Every line of the entries below that carries the string "export" should be copied.

##### Data provided

What follows belongs to an exercise in optimizing a design on an open flow for a short achievable clock period and few clock cycles; a production flow would make more cautious choices.
The RTL of this run was laid out without a check of its function.
Power is estimated from default activity; no workload was simulated.

<file path="flow/config.mk">
export PLATFORM = sky130hd
export DESIGN_NAME = xca
export DESIGN_NICKNAME = xca
export VERILOG_FILES = /design/flow/design.v
export SDC_FILE = /design/flow/constraint.sdc
export NUM_CORES = 4
export LEC_CHECK = 0
export CAP_MARGIN = 20
export CORE_MARGIN = 2
export CORE_UTILIZATION = 40
export SLEW_MARGIN = 20
</file>
<file path="flow/constraint.sdc">
create_clock -name core_clock -period 6.5 [get_ports {clk}]
set_input_delay 1.3000 -clock core_clock [delete_from_list [all_inputs] [get_ports {clk}]]
set_output_delay 1.3000 -clock core_clock [all_outputs]
set_load 0.01 [all_outputs]
</file>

##########

Exercise answer:
export PLATFORM = sky130hd
export DESIGN_NAME = xca
export DESIGN_NICKNAME = xca
export VERILOG_FILES = /design/flow/design.v
export SDC_FILE = /design/flow/constraint.sdc
export NUM_CORES = 4
export LEC_CHECK = 0
export CAP_MARGIN = 20
export CORE_MARGIN = 2
export CORE_UTILIZATION = 40
export SLEW_MARGIN = 20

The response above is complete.